La apuesta le salió mal. Pasó varios años preso.
Al ser liberado se dirigió a San Luis, necesitaba vivir en un lugar donde no lo conocieran. Allí continuó con sus viejos hábitos de pícaro. Tenía el don de la palabra fácil, era una especie de encantador que sabía dar en el blanco de las debilidades ajenas, un flautista de Hamelin de los márgenes, de la menudencia. Su locuacidad y la permanente sensación de impunidad le permitieron ganarse la vida durante años.

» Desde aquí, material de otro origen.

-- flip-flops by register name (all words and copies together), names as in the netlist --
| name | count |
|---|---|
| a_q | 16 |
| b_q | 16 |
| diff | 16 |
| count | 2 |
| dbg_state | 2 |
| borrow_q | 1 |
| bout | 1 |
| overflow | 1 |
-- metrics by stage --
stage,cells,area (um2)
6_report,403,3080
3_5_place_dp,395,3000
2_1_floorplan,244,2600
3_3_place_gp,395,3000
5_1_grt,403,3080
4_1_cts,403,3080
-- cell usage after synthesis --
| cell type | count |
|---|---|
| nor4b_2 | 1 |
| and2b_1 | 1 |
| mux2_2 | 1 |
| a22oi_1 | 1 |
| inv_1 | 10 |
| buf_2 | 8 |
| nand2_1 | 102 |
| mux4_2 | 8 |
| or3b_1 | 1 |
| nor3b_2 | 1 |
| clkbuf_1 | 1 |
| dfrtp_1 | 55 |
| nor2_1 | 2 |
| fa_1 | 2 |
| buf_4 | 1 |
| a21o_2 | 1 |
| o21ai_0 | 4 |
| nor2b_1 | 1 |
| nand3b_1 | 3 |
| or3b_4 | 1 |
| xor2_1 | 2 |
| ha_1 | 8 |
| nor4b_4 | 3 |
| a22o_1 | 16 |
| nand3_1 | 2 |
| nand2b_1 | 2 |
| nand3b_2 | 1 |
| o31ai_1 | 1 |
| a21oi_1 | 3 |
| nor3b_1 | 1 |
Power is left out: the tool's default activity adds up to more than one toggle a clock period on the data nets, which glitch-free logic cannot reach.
<file path="config.mk">
export PLATFORM = sky130hd
export DESIGN_NAME = mem_stage
export DESIGN_NICKNAME = d
export VERILOG_FILES = /design/src/rtl/mem_stage_pkg.sv /design/src/rtl/mem_lsu_align.sv /design/src/rtl/mem_stage.sv
export SDC_FILE = /design/constraint.sdc
export NUM_CORES = 1
export LEC_CHECK = 0
export ABC_AREA = 1
export CORE_MARGIN = 2
export CORE_UTILIZATION = 40
export CTS_CLUSTER_DIAMETER = 100
export DETAILED_ROUTE_END_ITERATION = 10
export PLACE_DENSITY = 0.87
export SLEW_MARGIN = 20
export SYNTH_ARGS = -nofsm -noshare
export SYNTH_HDL_FRONTEND = slang
export SYNTH_SLANG_ARGS = --single-unit
</file>
<file path="constraint.sdc">
create_clock -name clk -period 2.03 [get_ports clk]
set_clock_uncertainty 0.05 [all_clocks]
set_input_delay 0.3045 -clock clk [delete_from_list [all_inputs] [get_ports clk]]
set_output_delay 0.3045 -clock clk [all_outputs]
set_load 0.01 [all_outputs]
</file>
## config.mk

```make
export PLATFORM = sky130hd
export DESIGN_NAME = button_conditioner
export DESIGN_NICKNAME = d
export VERILOG_FILES = /design/src/rtl/button_conditioner.sv
export SDC_FILE = /design/constraint.sdc
export NUM_CORES = 1
export LEC_CHECK = 0
export CORE_MARGIN = 2
export CORE_UTILIZATION = 54
export CTS_CLUSTER_SIZE = 30
export DETAILED_ROUTE_END_ITERATION = 6
export PLACE_DENSITY = 0.83
export SYNTH_ARGS = -nofsm -noshare
export SYNTH_HDL_FRONTEND = slang
export SYNTH_SLANG_ARGS = --single-unit
```

## constraint.sdc

```tcl
create_clock -name clk -period 1.9 [get_ports clk]
set_input_delay 0.19 -clock clk [delete_from_list [all_inputs] [get_ports clk]]
set_output_delay 0.19 -clock clk [all_outputs]
set_load 0.01 [all_outputs]
```
--- config.mk ---
export PLATFORM = sky130hd
export DESIGN_NAME = vortex_axil_ctrl_responder_flat
export DESIGN_NICKNAME = d
export VERILOG_FILES = /design/src/rtl/vortex_ctrl_pkg.sv /design/src/rtl/vortex_axil_ctrl_responder_if.sv /design/src/rtl/vortex_axil_wr_capture.sv /design/src/rtl/vortex_axil_ctrl_responder.sv /design/src/flat_wrapper.sv
export SDC_FILE = /design/constraint.sdc
export NUM_CORES = 1
export LEC_CHECK = 0
export ABC_AREA = 0
export CAP_MARGIN = 40
export CORE_AREA = 5 5 115 117
export CTS_BUF_LIST = sky130_fd_sc_hd__clkbuf_16
export CTS_CLUSTER_DIAMETER = 120
export DETAILED_ROUTE_END_ITERATION = 6
export DIE_AREA = 0 0 120 122
export PLACE_DENSITY = 0.75
export SLEW_MARGIN = 15
export SYNTH_ARGS = -nofsm -noshare
export SYNTH_HDL_FRONTEND = slang
export SYNTH_SLANG_ARGS = --single-unit
--- constraint.sdc ---
create_clock -name ap_clk -period 1.8 [get_ports ap_clk]
set_clock_uncertainty 0.1 [all_clocks]
set_input_delay 0.36 -clock ap_clk [delete_from_list [all_inputs] [get_ports ap_clk]]
set_output_delay 0.36 -clock ap_clk [all_outputs]
set_load 0.02 [all_outputs]
--- src/rtl/vortex_ctrl_pkg.sv ---
// Shared definitions for the Vortex AXI4-Lite control responder:
// register word selects, response codes and CTRL bit positions.
package vortex_ctrl_pkg;

    typedef enum logic [2:0] {
        REG_CTRL     = 3'd0,
        REG_GIE      = 3'd1,
        REG_IER      = 3'd2,
        REG_ISR      = 3'd3,
        REG_CAPS_LO  = 3'd4,
        REG_CAPS_HI  = 3'd5,
        REG_DCR_ADDR = 3'd6,
        REG_DCR_DATA = 3'd7
    } reg_sel_e;

    localparam logic [1:0] RESP_OKAY   = 2'b00;
    localparam logic [1:0] RESP_SLVERR = 2'b10;

    localparam int CTRL_START_BIT = 0;
    localparam int CTRL_DONE_BIT  = 1;
    localparam int CTRL_IDLE_BIT  = 2;

    function automatic logic [1:0] reg_resp(input logic mapped);
        return mapped ? RESP_OKAY : RESP_SLVERR;
    endfunction

endpackage

--- src/rtl/vortex_axil_ctrl_responder_if.sv ---
// AXI4-Lite control-port bundle between the bridge master and the responder.
interface vortex_axil_ctrl_responder_if #(
    parameter int ADDR_WIDTH = 8,
    parameter int DATA_WIDTH = 32
);
    logic                      awvalid;
    logic                      awready;
    logic [ADDR_WIDTH-1:0]     awaddr;
    logic                      wvalid;
    logic                      wready;
    logic [DATA_WIDTH-1:0]     wdata;
    logic [DATA_WIDTH/8-1:0]   wstrb;
    logic                      bvalid;
    logic                      bready;
    logic [1:0]                bresp;
    logic                      arvalid;
    logic                      arready;
    logic [ADDR_WIDTH-1:0]     araddr;
    logic                      rvalid;
    logic                      rready;
    logic [DATA_WIDTH-1:0]     rdata;
    logic [1:0]                rresp;

    modport master (
        output awvalid, awaddr, wvalid, wdata, wstrb, bready, arvalid, araddr, rready,
        input  awready, wready, bvalid, bresp, arready, rvalid, rdata, rresp
    );

    modport slave (
        input  awvalid, awaddr, wvalid, wdata, wstrb, bready, arvalid, araddr, rready,
        output awready, wready, bvalid, bresp, arready, rvalid, rdata, rresp
    );
endinterface

--- src/rtl/vortex_axil_wr_capture.sv ---
// One-entry AW and W holding registers; commit fires while both are held
// and clears them, so a write costs handshake, commit and response cycles.
module vortex_axil_wr_capture #(
    parameter int ADDR_WIDTH = 8,
    parameter int DATA_WIDTH = 32
) (
    input  logic                    ap_clk,
    input  logic                    ap_rst_n,
    input  logic                    i_en,
    input  logic                    i_bvalid,
    input  logic                    i_awvalid,
    input  logic [ADDR_WIDTH-3:0]   i_awaddr,
    input  logic                    i_wvalid,
    input  logic [DATA_WIDTH-1:0]   i_wdata,
    input  logic [DATA_WIDTH/8-1:0] i_wstrb,
    output logic                    o_awready,
    output logic                    o_wready,
    output logic                    o_commit,
    output logic [ADDR_WIDTH-3:0]   o_addr,
    output logic [DATA_WIDTH-1:0]   o_data,
    output logic [DATA_WIDTH/8-1:0] o_strb
);
    logic                    r_aw_held;
    logic                    r_w_held;
    logic [ADDR_WIDTH-3:0]   r_addr;
    logic [DATA_WIDTH-1:0]   r_data;
    logic [DATA_WIDTH/8-1:0] r_strb;

    assign o_awready = i_en && !r_aw_held && !i_bvalid;
    assign o_wready  = i_en && !r_w_held && !i_bvalid;
    assign o_commit  = r_aw_held && r_w_held;
    assign o_addr    = r_addr;
    assign o_data    = r_data;
    assign o_strb    = r_strb;

    // Capture address and data independently; both clear on commit.
    always_ff @(posedge ap_clk or negedge ap_rst_n) begin
        if (!ap_rst_n) begin
            r_aw_held <= 1'b0;
            r_w_held  <= 1'b0;
            r_addr    <= '0;
            r_data    <= '0;
            r_strb    <= '0;
        end else begin
            if (o_commit) begin
                r_aw_held <= 1'b0;
            end else if (i_awvalid && o_awready) begin
                r_aw_held <= 1'b1;
                r_addr    <= i_awaddr;
            end
            if (o_commit) begin
                r_w_held <= 1'b0;
            end else if (i_wvalid && o_wready) begin
                r_w_held <= 1'b1;
                r_data   <= i_wdata;
                r_strb   <= i_wstrb;
            end
        end
    end
endmodule
$ cat config.mk
export PLATFORM = sky130hd
export DESIGN_NAME = sprite_reg_arbiter
export DESIGN_NICKNAME = d
export VERILOG_FILES = /design/src/rtl/sprite_reg_arbiter.sv
export SDC_FILE = /design/constraint.sdc
export NUM_CORES = 1
export LEC_CHECK = 0
export CELL_PAD_IN_SITES_DETAIL_PLACEMENT = 1
export CELL_PAD_IN_SITES_GLOBAL_PLACEMENT = 2
export CORE_UTILIZATION = 27
export DETAILED_ROUTE_END_ITERATION = 8
export GPL_TIMING_DRIVEN = 1
export PLACE_DENSITY = 0.91
export SYNTH_ARGS = -nofsm -noshare
export SYNTH_HDL_FRONTEND = slang
export SYNTH_SLANG_ARGS = --single-unit
$ cat constraint.sdc
create_clock -name clk -period 4.5 [get_ports clk]
set_input_delay 0.9 -clock clk [delete_from_list [all_inputs] [get_ports clk]]
set_output_delay 0.9 -clock clk [all_outputs]
set_load 0.01 [all_outputs]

Sus actividades fluctuaron entre el curanderismo y el ejercicio ilegal de la medicina. Por un tiempo se hizo llamar Dr. Herrera. A él acudían los campesinos de la zona. Sin importar la afección que tuviera sólo recetaba tres medicamentos: jarabe para caballos, flores de chañar y yuyos que proliferaban por la zona. Cuando lo desenmascararon y después de pasar otro par de años en la cárcel, siguió haciendo lo mismo pero ya sin usurpar título. Era, directamente, el curandero de la zona.
A principios de la década del setenta, poco antes de su muerte, el gran periodista Alfredo Serra, en ese entonces en Revista Gente, lo encontró. Seguía en San Luis, rodeado de necesidades. Prometía publicar unas memorias explosivas que nunca llegó a escribir.
Viernes, como si nada hubiera pasado, volvió a contar la historia de los cofres, de Sobremonte, del hallazgo en el arroyo y de cómo fue timado por el empleado del Senado. Coherente con su historia. Impermeable a la verdad.